* _What is being asked_
Give back every record below, character for character.

= Beginning of Section =

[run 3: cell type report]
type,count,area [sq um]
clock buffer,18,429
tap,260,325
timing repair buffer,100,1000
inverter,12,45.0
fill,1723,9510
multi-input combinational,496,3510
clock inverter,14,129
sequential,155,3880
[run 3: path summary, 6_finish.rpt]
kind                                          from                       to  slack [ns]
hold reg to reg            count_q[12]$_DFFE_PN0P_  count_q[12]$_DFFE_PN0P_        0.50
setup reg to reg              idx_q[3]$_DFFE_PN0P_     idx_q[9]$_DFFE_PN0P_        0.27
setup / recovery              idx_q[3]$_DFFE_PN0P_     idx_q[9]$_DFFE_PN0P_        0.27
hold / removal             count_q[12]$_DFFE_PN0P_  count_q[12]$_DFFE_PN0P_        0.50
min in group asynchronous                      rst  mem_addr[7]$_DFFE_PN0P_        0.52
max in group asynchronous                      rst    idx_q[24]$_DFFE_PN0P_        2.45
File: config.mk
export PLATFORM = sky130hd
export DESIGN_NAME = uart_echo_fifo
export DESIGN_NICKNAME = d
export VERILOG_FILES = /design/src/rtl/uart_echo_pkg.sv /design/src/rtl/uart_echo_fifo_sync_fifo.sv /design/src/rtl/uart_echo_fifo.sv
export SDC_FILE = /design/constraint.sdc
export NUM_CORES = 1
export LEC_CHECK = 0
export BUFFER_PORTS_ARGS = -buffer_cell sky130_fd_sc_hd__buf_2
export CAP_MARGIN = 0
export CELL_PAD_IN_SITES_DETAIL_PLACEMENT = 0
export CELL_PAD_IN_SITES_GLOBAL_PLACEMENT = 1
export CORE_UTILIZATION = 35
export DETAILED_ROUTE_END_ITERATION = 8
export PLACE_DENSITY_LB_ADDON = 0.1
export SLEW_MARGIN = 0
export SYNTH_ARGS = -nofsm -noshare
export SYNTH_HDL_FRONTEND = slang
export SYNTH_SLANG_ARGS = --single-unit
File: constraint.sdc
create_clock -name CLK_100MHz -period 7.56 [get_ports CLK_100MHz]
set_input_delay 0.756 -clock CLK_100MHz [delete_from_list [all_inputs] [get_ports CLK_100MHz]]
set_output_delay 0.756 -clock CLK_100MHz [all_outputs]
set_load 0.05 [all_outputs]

= End of Section =

* _Finished exercise_
[run 3: cell type report]
type,count,area [sq um]
clock buffer,18,429
tap,260,325
timing repair buffer,100,1000
inverter,12,45.0
fill,1723,9510
multi-input combinational,496,3510
clock inverter,14,129
sequential,155,3880
[run 3: path summary, 6_finish.rpt]
kind                                          from                       to  slack [ns]
hold reg to reg            count_q[12]$_DFFE_PN0P_  count_q[12]$_DFFE_PN0P_        0.50
setup reg to reg              idx_q[3]$_DFFE_PN0P_     idx_q[9]$_DFFE_PN0P_        0.27
setup / recovery              idx_q[3]$_DFFE_PN0P_     idx_q[9]$_DFFE_PN0P_        0.27
hold / removal             count_q[12]$_DFFE_PN0P_  count_q[12]$_DFFE_PN0P_        0.50
min in group asynchronous                      rst  mem_addr[7]$_DFFE_PN0P_        0.52
max in group asynchronous                      rst    idx_q[24]$_DFFE_PN0P_        2.45
File: config.mk
export PLATFORM = sky130hd
export DESIGN_NAME = uart_echo_fifo
export DESIGN_NICKNAME = d
export VERILOG_FILES = /design/src/rtl/uart_echo_pkg.sv /design/src/rtl/uart_echo_fifo_sync_fifo.sv /design/src/rtl/uart_echo_fifo.sv
export SDC_FILE = /design/constraint.sdc
export NUM_CORES = 1
export LEC_CHECK = 0
export BUFFER_PORTS_ARGS = -buffer_cell sky130_fd_sc_hd__buf_2
export CAP_MARGIN = 0
export CELL_PAD_IN_SITES_DETAIL_PLACEMENT = 0
export CELL_PAD_IN_SITES_GLOBAL_PLACEMENT = 1
export CORE_UTILIZATION = 35
export DETAILED_ROUTE_END_ITERATION = 8
export PLACE_DENSITY_LB_ADDON = 0.1
export SLEW_MARGIN = 0
export SYNTH_ARGS = -nofsm -noshare
export SYNTH_HDL_FRONTEND = slang
export SYNTH_SLANG_ARGS = --single-unit
File: constraint.sdc
create_clock -name CLK_100MHz -period 7.56 [get_ports CLK_100MHz]
set_input_delay 0.756 -clock CLK_100MHz [delete_from_list [all_inputs] [get_ports CLK_100MHz]]
set_output_delay 0.756 -clock CLK_100MHz [all_outputs]
set_load 0.05 [all_outputs]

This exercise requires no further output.